• PROMPT:
Please return the lines of the data that contain "compound".

• RECORDS FOR THE TASK:
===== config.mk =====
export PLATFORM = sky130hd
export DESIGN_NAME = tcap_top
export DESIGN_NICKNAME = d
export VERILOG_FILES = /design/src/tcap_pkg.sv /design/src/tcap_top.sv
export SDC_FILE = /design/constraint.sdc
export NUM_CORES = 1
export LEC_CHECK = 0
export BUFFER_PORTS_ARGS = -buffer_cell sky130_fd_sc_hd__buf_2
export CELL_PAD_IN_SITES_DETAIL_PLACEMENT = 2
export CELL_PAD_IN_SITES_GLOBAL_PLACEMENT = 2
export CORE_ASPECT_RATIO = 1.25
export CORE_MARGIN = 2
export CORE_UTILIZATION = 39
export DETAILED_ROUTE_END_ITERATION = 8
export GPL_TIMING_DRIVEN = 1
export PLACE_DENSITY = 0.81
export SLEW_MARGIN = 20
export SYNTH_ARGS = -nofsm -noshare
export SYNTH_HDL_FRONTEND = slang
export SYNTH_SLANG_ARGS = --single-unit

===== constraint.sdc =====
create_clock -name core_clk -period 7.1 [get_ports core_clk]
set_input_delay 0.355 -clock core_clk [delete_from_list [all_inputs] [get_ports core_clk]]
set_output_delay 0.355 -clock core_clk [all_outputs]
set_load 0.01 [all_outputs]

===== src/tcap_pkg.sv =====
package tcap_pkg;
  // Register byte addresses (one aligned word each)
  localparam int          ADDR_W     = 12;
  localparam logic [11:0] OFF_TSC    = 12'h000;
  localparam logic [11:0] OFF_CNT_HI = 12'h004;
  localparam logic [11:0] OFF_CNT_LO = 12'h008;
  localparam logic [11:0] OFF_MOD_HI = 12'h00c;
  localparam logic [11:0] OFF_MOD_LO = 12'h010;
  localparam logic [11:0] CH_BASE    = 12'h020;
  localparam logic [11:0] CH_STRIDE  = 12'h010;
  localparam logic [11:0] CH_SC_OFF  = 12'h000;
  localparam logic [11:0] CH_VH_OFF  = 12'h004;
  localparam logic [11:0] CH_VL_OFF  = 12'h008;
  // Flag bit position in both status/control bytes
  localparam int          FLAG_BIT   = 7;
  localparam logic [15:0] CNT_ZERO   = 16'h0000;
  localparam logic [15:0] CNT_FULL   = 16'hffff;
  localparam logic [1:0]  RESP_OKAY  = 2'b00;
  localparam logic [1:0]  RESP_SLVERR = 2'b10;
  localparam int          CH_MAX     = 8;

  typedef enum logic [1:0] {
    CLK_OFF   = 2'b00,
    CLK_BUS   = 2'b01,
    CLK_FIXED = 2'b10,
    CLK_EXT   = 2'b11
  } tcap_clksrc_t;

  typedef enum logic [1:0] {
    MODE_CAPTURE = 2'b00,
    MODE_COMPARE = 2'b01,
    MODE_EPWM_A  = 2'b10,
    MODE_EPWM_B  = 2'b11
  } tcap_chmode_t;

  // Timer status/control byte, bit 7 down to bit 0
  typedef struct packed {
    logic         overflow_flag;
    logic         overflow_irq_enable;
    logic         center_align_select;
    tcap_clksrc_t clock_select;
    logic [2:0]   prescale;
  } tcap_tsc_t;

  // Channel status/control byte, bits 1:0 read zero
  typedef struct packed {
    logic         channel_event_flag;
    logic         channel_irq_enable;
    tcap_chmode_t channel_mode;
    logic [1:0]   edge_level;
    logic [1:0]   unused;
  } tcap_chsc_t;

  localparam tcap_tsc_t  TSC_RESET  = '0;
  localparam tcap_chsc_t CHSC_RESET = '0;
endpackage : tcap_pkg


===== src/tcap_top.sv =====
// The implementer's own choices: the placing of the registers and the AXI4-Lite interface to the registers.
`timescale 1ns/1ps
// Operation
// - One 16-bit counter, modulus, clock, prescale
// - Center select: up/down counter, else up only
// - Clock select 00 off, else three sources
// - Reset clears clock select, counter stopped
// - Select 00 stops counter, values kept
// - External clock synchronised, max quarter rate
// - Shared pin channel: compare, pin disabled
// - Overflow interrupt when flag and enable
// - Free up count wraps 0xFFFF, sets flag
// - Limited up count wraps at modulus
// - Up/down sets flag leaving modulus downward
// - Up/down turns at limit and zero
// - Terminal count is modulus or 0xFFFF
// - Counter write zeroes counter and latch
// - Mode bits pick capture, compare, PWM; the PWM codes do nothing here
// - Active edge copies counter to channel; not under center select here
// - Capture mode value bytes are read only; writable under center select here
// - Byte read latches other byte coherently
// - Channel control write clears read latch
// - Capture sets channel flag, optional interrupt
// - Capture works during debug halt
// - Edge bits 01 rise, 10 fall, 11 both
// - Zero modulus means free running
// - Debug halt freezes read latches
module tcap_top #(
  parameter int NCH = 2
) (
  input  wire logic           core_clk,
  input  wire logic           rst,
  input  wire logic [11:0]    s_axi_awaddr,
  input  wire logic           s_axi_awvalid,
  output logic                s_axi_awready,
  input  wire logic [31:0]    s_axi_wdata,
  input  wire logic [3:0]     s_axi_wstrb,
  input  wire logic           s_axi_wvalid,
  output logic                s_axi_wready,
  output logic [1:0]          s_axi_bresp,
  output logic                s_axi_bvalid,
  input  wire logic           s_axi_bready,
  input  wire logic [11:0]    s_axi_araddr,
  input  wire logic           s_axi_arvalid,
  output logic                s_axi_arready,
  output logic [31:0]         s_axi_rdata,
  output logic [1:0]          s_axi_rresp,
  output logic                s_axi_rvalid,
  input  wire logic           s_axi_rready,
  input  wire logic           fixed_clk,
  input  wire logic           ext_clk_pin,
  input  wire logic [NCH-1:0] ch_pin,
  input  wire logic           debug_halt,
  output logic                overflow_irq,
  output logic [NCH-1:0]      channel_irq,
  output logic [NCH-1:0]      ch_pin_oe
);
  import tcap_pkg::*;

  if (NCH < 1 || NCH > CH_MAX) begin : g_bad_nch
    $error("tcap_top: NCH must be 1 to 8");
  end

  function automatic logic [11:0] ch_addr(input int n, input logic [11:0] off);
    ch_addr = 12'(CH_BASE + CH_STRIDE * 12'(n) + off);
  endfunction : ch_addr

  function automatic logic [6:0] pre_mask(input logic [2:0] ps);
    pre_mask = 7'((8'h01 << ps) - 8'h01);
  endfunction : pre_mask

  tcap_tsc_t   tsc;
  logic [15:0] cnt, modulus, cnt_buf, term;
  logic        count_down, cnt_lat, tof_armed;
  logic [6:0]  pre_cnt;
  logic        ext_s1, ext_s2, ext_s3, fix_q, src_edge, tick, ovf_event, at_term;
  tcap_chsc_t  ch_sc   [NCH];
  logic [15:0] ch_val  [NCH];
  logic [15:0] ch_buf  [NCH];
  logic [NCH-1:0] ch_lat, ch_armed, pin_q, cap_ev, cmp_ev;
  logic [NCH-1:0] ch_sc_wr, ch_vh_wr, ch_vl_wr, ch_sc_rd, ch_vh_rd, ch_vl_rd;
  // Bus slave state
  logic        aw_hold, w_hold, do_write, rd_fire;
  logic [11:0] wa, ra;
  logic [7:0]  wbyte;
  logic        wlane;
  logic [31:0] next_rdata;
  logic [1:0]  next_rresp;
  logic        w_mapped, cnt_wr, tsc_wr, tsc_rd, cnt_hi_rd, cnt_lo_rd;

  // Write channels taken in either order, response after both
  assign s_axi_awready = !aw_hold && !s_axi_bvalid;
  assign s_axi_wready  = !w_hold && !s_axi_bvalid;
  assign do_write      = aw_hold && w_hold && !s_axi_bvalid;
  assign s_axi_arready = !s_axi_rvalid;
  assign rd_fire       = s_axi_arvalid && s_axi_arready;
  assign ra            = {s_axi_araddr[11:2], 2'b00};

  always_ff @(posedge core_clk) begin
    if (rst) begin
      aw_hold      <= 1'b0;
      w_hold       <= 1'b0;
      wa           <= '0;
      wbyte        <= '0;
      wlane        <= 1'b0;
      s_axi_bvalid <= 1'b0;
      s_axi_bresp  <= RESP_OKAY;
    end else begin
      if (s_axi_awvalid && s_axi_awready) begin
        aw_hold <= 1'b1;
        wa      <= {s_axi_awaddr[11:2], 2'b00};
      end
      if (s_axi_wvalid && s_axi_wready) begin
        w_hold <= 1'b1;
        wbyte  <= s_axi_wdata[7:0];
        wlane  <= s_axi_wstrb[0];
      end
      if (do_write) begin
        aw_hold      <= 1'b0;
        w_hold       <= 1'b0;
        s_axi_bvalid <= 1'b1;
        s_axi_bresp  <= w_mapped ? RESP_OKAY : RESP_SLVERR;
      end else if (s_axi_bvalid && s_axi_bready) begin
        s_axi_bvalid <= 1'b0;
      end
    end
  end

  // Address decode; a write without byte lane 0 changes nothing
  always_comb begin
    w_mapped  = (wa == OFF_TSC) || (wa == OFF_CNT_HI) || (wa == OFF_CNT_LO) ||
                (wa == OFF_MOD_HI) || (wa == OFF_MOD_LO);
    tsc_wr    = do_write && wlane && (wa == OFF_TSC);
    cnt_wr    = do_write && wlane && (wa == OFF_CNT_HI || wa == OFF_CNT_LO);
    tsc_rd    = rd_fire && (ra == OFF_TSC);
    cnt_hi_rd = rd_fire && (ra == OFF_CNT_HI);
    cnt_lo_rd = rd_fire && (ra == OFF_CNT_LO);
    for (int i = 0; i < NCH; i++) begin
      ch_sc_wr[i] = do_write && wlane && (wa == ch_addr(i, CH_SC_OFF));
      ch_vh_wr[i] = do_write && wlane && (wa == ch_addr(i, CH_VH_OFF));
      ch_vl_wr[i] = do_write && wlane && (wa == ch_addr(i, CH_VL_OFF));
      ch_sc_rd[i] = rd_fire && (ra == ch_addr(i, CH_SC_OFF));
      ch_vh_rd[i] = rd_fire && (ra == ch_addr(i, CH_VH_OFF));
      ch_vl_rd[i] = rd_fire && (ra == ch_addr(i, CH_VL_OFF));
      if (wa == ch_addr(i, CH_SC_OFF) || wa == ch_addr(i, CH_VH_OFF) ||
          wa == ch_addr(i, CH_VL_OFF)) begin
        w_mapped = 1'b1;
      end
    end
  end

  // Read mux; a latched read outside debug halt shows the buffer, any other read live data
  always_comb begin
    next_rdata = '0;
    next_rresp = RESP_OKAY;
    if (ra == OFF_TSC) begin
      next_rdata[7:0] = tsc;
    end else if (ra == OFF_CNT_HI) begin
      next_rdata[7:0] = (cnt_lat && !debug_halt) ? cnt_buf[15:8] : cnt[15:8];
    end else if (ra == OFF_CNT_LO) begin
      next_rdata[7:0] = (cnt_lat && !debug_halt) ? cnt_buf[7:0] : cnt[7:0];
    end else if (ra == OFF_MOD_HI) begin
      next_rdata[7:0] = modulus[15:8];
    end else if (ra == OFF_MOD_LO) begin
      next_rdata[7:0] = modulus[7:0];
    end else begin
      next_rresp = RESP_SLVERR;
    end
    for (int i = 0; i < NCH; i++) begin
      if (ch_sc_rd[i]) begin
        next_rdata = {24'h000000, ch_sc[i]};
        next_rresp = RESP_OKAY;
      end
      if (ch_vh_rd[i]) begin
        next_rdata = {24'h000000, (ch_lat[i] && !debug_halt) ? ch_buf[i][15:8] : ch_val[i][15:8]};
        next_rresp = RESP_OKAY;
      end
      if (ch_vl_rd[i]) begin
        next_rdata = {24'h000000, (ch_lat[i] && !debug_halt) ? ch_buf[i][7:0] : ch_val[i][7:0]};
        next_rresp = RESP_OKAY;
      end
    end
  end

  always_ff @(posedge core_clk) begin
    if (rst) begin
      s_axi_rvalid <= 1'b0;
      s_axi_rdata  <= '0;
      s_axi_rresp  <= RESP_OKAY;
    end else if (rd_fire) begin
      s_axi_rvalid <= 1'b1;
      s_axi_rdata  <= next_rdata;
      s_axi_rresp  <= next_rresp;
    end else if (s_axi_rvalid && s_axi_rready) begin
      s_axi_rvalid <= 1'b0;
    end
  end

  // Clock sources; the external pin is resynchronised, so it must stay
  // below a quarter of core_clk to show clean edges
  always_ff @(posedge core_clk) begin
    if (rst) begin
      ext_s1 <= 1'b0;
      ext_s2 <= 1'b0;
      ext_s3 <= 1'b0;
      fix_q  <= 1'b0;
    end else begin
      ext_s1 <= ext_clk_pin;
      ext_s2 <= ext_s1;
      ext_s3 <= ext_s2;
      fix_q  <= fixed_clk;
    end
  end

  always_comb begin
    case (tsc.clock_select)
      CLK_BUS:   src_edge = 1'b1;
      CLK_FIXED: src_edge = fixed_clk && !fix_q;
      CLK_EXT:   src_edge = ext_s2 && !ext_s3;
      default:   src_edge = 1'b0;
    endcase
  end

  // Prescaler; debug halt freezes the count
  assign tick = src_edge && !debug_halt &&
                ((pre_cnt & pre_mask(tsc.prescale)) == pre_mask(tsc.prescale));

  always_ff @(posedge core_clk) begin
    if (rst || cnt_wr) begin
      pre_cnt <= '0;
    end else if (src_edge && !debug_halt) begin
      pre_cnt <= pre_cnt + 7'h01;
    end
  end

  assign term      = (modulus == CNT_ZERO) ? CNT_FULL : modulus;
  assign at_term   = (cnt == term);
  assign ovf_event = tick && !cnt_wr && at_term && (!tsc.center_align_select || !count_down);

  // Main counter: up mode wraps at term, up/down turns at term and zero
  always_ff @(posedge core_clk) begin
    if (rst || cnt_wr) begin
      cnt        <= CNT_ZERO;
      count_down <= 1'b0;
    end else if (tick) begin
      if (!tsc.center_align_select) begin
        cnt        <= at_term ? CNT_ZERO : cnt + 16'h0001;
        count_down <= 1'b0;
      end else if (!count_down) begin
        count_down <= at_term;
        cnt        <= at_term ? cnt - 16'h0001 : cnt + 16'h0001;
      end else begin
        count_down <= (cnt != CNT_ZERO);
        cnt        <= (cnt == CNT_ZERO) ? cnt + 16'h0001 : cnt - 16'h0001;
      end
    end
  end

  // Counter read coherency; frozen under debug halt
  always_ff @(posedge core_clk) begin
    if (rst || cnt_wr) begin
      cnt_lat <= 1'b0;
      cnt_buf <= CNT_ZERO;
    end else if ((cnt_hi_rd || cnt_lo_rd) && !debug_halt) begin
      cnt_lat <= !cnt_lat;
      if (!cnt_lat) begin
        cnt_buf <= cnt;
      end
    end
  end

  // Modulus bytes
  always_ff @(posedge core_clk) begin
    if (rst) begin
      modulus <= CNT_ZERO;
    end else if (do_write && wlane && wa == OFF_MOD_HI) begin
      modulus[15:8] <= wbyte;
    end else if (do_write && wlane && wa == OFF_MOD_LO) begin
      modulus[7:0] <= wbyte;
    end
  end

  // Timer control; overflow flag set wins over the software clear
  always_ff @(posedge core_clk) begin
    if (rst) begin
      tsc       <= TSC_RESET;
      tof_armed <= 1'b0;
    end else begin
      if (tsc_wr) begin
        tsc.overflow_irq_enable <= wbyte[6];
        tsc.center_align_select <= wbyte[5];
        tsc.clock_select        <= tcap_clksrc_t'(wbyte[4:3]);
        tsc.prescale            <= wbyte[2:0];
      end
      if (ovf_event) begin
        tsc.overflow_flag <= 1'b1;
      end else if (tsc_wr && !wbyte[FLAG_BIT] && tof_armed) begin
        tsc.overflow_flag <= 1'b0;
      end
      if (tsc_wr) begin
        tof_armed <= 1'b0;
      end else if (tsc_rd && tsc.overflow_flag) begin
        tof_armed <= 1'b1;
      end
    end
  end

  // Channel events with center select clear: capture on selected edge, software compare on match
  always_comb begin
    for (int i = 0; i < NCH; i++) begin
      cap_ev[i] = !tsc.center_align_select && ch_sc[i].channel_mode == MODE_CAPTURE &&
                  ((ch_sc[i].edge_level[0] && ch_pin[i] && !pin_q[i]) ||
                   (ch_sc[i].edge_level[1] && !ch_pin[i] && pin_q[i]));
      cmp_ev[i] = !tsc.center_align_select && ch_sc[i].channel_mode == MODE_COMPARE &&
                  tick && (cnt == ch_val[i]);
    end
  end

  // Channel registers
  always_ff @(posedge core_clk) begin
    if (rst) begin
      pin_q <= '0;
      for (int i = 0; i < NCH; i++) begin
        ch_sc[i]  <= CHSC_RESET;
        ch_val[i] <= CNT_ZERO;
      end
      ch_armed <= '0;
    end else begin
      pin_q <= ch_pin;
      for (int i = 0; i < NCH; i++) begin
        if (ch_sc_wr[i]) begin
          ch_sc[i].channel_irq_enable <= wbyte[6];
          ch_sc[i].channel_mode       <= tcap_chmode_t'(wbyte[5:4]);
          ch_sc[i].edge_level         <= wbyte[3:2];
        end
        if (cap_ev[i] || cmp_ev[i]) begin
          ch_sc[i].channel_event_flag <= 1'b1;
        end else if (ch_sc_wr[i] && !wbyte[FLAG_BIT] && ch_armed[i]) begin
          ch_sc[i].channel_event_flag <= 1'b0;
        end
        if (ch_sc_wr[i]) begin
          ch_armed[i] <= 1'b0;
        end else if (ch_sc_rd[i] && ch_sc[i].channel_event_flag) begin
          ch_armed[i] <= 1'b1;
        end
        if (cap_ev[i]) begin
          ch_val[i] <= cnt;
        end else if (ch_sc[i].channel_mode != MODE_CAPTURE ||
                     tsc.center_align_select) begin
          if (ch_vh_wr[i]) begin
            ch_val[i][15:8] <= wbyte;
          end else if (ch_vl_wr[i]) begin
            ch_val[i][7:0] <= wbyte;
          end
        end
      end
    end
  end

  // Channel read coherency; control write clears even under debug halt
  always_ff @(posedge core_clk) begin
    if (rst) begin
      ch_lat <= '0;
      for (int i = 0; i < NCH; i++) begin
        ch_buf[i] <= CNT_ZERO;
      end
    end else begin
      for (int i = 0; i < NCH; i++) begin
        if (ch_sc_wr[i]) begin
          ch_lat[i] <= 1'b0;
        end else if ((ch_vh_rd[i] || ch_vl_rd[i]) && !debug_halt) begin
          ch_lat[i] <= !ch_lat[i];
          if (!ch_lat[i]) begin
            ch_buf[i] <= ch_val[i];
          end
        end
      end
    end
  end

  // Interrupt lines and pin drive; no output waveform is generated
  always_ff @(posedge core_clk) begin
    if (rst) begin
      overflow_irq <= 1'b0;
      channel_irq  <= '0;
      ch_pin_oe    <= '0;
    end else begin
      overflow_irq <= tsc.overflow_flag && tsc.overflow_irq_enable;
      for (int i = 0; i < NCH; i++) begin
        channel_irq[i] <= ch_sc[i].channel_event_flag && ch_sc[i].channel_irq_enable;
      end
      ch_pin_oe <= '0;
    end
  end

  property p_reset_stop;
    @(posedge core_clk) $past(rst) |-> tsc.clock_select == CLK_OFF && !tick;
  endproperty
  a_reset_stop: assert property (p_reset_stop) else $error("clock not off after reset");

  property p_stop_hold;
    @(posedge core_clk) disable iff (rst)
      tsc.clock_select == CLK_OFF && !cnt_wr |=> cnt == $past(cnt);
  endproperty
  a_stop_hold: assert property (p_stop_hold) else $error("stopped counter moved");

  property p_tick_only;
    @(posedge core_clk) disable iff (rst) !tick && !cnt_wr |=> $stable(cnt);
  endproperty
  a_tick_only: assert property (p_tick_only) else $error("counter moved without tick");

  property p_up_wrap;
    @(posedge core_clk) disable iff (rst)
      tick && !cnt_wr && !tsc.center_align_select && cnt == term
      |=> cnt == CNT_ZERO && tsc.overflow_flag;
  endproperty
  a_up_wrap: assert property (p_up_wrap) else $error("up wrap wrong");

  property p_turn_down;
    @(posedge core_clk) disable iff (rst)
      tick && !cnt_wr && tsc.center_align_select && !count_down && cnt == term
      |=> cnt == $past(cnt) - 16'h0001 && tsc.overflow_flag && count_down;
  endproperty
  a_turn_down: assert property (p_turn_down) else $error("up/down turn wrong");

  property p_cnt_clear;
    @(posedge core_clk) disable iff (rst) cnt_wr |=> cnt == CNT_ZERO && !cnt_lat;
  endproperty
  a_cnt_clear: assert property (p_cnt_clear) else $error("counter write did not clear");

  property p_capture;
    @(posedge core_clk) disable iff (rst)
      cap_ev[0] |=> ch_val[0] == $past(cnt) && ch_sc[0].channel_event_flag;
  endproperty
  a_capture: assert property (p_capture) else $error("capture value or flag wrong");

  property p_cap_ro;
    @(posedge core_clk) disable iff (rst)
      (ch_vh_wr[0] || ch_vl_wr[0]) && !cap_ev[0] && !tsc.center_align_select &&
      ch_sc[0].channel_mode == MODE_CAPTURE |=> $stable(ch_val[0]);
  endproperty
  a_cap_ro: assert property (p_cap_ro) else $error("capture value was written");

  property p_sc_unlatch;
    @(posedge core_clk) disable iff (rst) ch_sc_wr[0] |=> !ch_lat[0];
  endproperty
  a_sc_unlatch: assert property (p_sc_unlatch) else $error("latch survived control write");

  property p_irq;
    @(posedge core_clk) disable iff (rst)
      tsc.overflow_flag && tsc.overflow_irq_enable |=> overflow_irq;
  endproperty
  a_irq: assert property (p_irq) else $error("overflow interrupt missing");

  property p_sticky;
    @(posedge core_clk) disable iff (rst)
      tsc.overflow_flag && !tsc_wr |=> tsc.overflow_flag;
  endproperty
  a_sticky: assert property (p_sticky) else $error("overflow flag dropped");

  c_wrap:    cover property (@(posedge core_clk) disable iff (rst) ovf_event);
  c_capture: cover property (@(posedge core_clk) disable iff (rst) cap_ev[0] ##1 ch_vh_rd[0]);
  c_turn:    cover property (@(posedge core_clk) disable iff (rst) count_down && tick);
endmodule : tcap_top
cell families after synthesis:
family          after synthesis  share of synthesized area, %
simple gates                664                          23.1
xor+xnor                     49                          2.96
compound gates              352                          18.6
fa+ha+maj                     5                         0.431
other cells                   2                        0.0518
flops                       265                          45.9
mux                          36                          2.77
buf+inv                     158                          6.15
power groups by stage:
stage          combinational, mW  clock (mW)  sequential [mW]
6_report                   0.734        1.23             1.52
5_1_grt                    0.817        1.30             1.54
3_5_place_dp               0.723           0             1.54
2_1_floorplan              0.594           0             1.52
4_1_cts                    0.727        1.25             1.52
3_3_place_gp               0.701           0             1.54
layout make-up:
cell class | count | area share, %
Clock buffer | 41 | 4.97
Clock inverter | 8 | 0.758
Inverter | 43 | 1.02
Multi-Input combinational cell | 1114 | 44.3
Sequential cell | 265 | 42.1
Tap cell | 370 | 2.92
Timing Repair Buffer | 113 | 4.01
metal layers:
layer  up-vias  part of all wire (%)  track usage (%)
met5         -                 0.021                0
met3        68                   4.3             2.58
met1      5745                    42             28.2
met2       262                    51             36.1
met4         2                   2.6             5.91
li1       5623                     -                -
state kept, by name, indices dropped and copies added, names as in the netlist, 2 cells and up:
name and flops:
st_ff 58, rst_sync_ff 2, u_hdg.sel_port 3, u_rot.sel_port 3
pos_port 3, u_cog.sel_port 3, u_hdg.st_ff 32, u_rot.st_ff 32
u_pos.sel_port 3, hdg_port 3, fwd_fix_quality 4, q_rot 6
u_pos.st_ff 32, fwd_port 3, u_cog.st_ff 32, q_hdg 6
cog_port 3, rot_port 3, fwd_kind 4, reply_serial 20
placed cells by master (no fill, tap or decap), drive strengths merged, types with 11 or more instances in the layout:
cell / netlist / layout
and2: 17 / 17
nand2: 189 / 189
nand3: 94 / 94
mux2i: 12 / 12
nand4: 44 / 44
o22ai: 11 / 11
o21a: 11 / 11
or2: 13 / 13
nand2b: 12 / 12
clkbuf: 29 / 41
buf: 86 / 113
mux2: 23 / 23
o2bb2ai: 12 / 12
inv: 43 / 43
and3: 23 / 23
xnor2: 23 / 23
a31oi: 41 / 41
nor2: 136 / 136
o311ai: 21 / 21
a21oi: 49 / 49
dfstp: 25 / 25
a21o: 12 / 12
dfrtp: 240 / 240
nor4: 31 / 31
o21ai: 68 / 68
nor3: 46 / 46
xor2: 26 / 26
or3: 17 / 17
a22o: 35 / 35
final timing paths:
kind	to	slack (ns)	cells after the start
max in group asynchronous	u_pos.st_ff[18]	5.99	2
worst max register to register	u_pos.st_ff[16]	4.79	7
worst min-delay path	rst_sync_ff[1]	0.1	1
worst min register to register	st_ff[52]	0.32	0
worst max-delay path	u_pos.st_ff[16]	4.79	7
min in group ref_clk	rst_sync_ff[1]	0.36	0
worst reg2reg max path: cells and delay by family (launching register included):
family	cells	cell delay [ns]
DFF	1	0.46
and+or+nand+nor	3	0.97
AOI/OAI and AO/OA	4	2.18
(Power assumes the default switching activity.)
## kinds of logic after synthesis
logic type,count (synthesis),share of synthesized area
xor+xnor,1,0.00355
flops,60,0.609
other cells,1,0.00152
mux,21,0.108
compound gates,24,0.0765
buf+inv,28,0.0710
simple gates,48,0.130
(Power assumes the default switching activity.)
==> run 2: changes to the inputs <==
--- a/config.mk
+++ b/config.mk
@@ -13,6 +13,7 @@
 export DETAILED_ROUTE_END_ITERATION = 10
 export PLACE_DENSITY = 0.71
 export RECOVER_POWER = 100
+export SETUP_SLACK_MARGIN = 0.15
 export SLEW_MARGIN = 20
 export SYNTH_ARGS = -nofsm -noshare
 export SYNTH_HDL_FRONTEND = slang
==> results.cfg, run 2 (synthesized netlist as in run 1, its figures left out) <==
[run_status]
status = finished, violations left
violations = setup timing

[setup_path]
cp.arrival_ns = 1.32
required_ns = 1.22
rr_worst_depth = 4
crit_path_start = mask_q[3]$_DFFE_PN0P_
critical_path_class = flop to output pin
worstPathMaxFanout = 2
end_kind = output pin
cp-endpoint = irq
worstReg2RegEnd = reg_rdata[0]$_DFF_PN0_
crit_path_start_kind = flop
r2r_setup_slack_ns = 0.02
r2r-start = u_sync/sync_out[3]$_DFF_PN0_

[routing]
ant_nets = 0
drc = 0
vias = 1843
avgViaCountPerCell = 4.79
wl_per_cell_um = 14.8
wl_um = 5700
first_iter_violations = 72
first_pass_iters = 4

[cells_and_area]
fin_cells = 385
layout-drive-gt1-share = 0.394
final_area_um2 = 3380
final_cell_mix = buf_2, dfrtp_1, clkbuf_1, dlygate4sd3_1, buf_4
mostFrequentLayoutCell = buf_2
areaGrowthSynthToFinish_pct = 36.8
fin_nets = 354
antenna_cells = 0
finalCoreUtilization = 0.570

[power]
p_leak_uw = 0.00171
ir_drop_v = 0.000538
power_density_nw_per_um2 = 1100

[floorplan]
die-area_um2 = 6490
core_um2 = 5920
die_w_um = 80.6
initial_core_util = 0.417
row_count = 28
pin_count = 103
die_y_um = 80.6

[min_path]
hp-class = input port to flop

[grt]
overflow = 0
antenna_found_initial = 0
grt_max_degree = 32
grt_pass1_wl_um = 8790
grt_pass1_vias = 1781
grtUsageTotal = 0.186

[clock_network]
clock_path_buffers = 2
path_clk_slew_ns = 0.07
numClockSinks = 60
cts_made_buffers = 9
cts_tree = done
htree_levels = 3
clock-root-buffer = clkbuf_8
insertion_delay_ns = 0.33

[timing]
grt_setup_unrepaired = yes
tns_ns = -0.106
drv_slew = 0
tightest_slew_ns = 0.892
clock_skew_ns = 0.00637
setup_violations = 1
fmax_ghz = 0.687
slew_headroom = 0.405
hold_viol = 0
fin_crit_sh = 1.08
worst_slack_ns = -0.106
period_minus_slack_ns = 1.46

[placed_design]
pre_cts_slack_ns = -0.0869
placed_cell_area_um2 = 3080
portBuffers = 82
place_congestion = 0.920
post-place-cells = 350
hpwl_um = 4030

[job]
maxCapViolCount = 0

• RESPONSE BELOW:
compound gates              352                          18.6
compound gates,24,0.0765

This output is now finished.